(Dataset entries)
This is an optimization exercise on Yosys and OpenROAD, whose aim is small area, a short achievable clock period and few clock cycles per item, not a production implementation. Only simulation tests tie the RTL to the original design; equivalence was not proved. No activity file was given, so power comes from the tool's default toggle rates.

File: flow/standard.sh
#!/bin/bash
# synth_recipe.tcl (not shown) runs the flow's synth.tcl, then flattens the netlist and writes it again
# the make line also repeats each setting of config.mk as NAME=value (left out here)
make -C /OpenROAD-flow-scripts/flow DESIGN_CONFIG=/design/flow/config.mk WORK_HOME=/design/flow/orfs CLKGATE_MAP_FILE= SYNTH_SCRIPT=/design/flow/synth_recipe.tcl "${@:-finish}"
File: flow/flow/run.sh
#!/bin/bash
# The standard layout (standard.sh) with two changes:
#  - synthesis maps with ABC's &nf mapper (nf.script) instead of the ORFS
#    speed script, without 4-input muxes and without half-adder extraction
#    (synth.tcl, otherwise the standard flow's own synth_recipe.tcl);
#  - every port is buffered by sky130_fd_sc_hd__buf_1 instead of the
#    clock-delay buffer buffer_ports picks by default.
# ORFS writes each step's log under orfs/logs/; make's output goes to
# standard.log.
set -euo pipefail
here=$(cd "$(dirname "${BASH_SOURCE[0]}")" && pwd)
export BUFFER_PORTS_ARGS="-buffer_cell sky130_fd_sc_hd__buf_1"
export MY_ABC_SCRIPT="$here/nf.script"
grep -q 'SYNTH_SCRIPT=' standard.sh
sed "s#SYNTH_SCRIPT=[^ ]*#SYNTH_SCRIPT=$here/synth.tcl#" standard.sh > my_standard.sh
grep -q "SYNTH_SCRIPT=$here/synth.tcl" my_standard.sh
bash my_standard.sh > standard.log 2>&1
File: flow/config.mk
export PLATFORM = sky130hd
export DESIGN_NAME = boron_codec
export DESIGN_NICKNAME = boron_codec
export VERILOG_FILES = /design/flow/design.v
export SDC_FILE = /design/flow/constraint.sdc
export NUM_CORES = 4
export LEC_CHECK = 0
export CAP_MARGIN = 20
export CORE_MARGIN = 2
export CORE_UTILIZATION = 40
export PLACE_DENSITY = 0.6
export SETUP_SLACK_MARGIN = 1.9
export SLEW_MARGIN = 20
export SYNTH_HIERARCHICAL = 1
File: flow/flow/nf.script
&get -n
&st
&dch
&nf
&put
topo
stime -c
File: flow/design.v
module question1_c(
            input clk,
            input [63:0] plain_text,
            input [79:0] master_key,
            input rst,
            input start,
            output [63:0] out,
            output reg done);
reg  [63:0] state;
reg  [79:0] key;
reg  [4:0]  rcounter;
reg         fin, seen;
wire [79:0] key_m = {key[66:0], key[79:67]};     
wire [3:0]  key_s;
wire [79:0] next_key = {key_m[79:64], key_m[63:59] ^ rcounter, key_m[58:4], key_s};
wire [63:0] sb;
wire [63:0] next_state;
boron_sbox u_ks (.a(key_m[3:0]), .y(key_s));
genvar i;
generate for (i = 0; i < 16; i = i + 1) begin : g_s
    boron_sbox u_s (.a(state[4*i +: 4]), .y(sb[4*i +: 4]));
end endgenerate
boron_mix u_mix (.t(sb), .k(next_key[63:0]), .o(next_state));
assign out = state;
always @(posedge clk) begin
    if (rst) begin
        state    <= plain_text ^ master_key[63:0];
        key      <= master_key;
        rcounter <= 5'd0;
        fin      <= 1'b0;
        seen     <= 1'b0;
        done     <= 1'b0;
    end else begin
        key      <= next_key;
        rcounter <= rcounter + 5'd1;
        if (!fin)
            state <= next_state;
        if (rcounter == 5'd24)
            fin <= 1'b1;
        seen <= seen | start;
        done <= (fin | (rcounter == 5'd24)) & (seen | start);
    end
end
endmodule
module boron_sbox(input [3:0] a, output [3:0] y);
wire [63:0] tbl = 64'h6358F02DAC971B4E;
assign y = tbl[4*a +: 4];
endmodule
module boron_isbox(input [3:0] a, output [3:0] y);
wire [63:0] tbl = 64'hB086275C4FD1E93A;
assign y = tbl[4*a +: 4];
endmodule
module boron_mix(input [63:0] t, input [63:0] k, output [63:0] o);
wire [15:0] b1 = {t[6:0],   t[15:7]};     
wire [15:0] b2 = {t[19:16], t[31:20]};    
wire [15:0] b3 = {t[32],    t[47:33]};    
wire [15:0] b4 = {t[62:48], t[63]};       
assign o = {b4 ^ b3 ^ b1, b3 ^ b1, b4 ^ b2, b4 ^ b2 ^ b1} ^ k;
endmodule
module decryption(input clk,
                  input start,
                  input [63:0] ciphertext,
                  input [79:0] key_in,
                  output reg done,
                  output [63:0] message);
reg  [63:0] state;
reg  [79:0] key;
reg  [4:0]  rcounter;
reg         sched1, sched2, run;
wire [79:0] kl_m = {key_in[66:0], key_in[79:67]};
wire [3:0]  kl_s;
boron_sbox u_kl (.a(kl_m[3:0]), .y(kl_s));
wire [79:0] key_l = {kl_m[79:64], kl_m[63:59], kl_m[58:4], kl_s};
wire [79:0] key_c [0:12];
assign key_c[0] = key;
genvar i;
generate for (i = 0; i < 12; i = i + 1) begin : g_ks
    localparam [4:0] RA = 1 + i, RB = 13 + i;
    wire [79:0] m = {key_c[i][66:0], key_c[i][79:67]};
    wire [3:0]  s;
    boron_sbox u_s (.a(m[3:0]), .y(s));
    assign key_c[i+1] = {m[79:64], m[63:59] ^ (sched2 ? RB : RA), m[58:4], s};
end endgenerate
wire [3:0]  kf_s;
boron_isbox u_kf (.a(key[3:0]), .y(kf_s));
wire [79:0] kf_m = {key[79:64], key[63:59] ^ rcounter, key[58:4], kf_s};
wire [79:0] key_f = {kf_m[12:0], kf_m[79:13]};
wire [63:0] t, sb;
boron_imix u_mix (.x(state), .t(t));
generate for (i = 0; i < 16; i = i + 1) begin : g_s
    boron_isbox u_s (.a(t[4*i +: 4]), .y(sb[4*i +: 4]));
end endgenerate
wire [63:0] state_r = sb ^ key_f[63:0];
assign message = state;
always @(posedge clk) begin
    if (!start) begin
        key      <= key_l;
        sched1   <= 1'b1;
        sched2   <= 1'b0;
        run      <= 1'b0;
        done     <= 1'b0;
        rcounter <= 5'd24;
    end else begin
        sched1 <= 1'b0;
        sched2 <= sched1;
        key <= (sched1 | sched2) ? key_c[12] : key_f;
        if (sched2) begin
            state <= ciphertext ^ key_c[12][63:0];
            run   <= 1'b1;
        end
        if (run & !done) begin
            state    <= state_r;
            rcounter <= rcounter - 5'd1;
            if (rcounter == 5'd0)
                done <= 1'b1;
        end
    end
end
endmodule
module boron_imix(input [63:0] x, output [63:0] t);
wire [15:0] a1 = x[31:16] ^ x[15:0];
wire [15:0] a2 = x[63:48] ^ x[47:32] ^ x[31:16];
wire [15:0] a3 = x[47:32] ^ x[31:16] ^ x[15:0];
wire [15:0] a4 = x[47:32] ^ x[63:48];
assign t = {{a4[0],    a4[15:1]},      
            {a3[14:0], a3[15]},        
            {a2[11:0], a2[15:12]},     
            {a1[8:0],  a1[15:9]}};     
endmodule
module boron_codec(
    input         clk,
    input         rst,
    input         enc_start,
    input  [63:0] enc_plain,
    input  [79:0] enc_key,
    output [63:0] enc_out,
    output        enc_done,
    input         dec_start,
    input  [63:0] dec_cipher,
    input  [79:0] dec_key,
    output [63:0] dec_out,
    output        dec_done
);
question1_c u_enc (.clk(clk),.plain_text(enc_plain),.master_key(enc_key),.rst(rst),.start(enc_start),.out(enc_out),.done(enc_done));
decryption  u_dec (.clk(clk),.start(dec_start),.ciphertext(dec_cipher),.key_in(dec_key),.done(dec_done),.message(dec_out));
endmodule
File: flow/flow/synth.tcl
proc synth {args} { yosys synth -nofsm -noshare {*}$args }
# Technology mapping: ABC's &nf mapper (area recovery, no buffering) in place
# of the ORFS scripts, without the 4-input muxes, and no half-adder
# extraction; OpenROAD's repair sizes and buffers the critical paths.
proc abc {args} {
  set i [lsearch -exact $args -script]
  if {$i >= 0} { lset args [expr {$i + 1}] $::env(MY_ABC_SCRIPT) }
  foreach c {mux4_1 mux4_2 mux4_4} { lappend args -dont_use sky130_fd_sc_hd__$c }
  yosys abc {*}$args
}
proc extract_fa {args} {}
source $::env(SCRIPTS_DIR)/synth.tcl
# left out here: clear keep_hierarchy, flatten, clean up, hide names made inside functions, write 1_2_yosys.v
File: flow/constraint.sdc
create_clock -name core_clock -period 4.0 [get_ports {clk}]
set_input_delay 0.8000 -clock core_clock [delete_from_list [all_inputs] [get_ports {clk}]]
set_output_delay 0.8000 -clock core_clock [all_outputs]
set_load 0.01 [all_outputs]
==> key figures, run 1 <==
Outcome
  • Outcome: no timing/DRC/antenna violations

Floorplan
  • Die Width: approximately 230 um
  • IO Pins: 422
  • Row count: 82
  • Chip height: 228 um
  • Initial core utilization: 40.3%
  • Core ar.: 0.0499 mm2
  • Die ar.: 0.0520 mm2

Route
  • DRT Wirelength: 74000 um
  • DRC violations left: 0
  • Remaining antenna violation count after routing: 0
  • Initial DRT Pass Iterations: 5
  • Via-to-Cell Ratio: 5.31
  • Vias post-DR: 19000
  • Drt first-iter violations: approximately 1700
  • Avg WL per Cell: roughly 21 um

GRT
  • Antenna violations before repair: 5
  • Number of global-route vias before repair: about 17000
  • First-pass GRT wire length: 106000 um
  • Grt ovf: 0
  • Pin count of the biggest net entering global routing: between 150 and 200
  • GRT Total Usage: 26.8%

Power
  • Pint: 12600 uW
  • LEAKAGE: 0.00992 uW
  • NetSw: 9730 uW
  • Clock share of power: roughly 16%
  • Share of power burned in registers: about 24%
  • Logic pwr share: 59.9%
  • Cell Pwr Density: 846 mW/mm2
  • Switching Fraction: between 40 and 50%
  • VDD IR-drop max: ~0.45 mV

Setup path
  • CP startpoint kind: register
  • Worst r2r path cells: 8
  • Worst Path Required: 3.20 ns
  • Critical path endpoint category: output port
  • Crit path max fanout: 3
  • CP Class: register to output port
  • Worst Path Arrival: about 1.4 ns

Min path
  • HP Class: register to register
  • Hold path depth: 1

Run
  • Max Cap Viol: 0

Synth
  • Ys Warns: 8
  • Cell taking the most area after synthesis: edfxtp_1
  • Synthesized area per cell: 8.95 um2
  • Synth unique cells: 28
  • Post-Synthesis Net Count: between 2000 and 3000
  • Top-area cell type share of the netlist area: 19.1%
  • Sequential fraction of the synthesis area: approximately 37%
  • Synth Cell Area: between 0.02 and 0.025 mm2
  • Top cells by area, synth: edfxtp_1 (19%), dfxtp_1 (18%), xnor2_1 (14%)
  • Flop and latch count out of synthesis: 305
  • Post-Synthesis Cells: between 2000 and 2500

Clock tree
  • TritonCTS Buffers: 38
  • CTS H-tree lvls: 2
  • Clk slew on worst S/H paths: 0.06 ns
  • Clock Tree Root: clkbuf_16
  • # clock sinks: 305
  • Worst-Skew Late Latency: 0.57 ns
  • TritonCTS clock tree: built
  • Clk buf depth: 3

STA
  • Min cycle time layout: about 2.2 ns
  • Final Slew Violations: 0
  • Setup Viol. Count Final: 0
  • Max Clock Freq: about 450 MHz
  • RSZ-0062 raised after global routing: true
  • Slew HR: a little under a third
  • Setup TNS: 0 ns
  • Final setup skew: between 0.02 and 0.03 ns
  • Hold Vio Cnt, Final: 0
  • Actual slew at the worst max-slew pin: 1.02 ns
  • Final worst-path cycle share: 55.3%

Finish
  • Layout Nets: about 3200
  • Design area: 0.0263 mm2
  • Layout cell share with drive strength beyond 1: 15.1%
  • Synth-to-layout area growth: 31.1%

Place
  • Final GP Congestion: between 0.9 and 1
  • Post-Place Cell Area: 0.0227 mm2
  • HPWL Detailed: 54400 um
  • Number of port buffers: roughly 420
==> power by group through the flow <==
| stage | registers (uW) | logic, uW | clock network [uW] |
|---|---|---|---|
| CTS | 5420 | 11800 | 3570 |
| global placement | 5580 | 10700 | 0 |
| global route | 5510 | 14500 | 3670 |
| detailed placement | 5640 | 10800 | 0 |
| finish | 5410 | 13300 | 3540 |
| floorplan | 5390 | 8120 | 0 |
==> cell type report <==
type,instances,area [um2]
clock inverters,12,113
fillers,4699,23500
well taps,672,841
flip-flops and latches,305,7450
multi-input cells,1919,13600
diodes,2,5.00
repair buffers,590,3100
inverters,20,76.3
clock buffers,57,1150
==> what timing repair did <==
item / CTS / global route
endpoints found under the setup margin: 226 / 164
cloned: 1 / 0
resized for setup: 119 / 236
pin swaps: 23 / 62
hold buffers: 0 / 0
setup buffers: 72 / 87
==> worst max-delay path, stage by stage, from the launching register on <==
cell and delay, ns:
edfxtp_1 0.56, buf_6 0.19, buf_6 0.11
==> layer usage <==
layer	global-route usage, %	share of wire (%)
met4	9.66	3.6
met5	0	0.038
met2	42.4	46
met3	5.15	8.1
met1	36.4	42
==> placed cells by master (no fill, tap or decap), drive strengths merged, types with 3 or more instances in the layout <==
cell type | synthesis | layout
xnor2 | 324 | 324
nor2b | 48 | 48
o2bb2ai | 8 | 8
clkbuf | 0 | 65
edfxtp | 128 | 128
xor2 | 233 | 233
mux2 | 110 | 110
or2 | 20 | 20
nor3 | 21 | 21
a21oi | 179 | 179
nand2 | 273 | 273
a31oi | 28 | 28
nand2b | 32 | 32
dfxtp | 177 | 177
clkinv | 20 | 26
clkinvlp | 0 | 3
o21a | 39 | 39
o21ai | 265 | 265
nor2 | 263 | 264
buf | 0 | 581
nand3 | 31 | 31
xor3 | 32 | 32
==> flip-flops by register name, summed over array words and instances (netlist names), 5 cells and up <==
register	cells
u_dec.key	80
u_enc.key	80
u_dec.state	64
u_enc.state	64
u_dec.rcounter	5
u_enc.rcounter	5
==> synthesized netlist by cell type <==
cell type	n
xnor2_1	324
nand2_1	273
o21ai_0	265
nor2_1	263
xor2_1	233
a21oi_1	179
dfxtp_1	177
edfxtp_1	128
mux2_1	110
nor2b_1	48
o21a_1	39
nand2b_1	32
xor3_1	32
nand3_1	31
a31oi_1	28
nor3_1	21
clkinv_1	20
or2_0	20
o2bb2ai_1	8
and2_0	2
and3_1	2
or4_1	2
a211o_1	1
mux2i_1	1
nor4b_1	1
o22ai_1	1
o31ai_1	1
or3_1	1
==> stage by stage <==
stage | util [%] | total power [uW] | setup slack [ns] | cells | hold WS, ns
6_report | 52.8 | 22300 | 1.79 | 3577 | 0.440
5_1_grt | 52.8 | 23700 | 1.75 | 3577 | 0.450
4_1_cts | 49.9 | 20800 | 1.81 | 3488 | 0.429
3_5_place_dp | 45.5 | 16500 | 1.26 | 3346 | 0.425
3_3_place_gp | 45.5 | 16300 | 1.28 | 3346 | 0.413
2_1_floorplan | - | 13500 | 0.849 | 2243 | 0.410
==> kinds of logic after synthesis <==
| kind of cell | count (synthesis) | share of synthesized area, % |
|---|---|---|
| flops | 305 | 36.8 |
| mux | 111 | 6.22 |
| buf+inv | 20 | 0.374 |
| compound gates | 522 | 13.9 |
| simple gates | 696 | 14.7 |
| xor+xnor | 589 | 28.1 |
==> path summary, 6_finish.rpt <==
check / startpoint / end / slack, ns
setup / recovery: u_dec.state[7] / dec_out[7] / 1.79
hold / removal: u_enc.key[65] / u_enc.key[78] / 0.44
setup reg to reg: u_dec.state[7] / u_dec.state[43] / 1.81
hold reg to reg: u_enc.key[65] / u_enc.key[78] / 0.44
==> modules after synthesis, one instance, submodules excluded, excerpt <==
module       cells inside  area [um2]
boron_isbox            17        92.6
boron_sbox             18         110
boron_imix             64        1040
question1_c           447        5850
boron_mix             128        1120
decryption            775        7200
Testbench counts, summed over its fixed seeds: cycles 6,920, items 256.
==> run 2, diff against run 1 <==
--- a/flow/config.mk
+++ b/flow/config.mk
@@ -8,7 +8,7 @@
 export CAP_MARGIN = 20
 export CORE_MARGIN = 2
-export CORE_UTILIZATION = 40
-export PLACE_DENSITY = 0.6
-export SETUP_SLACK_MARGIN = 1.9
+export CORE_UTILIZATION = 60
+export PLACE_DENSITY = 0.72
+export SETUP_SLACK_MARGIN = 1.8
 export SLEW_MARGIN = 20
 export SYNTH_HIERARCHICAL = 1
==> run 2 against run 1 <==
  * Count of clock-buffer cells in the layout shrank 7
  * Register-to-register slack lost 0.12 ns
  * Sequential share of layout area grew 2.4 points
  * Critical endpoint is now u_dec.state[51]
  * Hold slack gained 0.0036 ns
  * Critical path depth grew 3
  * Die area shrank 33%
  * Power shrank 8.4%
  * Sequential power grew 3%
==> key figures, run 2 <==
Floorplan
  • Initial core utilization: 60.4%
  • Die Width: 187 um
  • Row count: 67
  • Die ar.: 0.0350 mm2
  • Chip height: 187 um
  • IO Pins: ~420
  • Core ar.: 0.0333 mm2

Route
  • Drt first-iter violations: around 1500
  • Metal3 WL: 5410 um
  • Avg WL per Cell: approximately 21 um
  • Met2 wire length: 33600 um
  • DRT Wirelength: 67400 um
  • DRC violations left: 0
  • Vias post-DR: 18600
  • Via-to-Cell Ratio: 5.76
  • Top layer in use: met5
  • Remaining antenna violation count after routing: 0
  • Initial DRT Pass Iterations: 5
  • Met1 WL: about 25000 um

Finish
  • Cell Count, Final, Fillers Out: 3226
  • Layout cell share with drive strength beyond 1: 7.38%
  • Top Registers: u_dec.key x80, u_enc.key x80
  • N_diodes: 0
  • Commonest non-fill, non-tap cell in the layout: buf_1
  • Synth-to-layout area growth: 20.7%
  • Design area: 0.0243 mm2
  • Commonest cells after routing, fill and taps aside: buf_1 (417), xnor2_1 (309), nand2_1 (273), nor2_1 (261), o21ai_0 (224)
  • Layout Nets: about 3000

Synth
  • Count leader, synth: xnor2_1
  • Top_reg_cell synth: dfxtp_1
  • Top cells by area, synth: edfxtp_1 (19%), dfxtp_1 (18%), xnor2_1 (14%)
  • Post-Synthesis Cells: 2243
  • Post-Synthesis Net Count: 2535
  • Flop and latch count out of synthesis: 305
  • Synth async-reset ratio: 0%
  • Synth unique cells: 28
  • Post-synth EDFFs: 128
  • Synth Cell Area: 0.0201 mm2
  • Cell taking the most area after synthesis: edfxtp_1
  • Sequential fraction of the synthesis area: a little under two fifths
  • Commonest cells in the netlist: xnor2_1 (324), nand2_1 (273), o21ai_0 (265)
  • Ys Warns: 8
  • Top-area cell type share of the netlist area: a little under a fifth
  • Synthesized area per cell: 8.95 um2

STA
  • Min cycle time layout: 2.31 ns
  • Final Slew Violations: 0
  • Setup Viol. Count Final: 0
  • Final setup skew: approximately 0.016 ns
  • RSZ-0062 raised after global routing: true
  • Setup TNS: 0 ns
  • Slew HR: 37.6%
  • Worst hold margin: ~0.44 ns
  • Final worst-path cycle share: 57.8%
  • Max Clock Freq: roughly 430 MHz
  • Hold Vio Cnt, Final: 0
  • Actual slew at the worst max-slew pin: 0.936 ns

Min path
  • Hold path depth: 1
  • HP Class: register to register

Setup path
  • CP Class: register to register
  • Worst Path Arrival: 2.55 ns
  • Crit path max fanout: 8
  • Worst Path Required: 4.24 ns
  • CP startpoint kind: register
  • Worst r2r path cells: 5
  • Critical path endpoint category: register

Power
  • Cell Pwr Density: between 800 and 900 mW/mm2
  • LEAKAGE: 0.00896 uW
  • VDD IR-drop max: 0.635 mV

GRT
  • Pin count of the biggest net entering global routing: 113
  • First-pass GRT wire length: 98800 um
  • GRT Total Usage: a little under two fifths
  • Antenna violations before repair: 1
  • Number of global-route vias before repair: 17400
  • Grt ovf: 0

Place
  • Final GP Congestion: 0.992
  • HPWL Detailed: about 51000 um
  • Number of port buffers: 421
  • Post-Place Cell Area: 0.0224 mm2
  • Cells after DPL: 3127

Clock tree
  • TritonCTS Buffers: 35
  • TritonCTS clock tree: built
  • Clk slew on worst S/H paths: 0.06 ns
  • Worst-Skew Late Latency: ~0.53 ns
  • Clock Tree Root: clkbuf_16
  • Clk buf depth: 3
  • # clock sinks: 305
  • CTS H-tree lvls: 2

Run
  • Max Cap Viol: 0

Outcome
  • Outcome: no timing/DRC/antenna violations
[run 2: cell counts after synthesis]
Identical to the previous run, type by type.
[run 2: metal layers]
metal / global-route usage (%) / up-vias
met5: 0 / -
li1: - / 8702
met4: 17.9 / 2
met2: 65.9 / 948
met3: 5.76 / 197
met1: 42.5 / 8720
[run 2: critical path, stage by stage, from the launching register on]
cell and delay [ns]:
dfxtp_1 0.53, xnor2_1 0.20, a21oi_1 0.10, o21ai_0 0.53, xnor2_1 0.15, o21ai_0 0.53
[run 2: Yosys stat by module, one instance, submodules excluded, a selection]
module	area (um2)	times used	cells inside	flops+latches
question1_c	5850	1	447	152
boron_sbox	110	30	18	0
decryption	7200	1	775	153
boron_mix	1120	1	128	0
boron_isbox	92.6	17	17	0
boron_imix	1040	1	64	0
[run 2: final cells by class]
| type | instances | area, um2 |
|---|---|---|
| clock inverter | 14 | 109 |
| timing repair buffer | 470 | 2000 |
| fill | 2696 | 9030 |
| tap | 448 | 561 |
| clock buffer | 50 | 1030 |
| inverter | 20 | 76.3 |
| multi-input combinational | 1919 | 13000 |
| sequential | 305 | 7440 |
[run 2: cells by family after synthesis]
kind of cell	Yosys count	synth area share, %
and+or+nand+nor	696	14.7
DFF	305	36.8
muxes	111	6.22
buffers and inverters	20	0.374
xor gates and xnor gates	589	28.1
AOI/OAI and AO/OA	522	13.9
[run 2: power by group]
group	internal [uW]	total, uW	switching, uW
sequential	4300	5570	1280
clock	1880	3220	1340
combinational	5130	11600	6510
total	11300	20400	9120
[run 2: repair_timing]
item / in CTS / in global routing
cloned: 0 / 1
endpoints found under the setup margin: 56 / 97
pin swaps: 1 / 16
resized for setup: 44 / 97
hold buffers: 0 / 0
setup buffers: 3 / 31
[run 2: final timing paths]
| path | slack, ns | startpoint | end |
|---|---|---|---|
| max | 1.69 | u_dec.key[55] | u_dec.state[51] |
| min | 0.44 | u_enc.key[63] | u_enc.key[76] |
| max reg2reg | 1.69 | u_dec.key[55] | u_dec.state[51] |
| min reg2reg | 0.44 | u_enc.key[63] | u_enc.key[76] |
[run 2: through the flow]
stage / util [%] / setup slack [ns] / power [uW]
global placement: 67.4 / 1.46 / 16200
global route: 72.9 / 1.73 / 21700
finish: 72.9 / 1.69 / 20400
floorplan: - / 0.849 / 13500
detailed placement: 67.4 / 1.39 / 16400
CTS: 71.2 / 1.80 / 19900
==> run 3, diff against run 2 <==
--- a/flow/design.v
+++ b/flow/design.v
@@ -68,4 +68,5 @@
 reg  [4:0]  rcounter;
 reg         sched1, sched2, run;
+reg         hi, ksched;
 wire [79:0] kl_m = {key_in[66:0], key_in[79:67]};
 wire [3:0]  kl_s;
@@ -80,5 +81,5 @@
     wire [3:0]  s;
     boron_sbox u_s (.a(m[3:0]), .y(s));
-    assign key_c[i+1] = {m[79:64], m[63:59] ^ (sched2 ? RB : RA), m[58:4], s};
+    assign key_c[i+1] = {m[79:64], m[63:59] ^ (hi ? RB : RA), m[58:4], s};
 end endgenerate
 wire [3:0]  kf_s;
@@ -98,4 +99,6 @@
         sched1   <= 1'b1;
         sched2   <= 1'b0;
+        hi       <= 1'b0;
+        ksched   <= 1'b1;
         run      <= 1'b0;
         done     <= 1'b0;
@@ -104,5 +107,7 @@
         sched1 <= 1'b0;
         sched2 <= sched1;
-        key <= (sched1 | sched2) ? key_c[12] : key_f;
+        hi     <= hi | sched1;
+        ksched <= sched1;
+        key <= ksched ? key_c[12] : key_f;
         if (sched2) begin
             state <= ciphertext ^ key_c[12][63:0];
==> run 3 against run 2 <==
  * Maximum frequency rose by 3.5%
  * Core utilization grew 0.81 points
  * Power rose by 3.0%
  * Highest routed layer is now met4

# [Directions for this task]
Could you repeat exactly the lines above from the line with "global routing: 113" up to and including the line with "area share, %", and only those?

# [Task answer]
  • Pin count of the biggest net entering global routing: 113
  • First-pass GRT wire length: 98800 um
  • GRT Total Usage: a little under two fifths
  • Antenna violations before repair: 1
  • Number of global-route vias before repair: 17400
  • Grt ovf: 0

Place
  • Final GP Congestion: 0.992
  • HPWL Detailed: about 51000 um
  • Number of port buffers: 421
  • Post-Place Cell Area: 0.0224 mm2
  • Cells after DPL: 3127

Clock tree
  • TritonCTS Buffers: 35
  • TritonCTS clock tree: built
  • Clk slew on worst S/H paths: 0.06 ns
  • Worst-Skew Late Latency: ~0.53 ns
  • Clock Tree Root: clkbuf_16
  • Clk buf depth: 3
  • # clock sinks: 305
  • CTS H-tree lvls: 2

Run
  • Max Cap Viol: 0

Outcome
  • Outcome: no timing/DRC/antenna violations
[run 2: cell counts after synthesis]
Identical to the previous run, type by type.
[run 2: metal layers]
metal / global-route usage (%) / up-vias
met5: 0 / -
li1: - / 8702
met4: 17.9 / 2
met2: 65.9 / 948
met3: 5.76 / 197
met1: 42.5 / 8720
[run 2: critical path, stage by stage, from the launching register on]
cell and delay [ns]:
dfxtp_1 0.53, xnor2_1 0.20, a21oi_1 0.10, o21ai_0 0.53, xnor2_1 0.15, o21ai_0 0.53
[run 2: Yosys stat by module, one instance, submodules excluded, a selection]
module	area (um2)	times used	cells inside	flops+latches
question1_c	5850	1	447	152
boron_sbox	110	30	18	0
decryption	7200	1	775	153
boron_mix	1120	1	128	0
boron_isbox	92.6	17	17	0
boron_imix	1040	1	64	0
[run 2: final cells by class]
| type | instances | area, um2 |
|---|---|---|
| clock inverter | 14 | 109 |
| timing repair buffer | 470 | 2000 |
| fill | 2696 | 9030 |
| tap | 448 | 561 |
| clock buffer | 50 | 1030 |
| inverter | 20 | 76.3 |
| multi-input combinational | 1919 | 13000 |
| sequential | 305 | 7440 |
[run 2: cells by family after synthesis]
kind of cell	Yosys count	synth area share, %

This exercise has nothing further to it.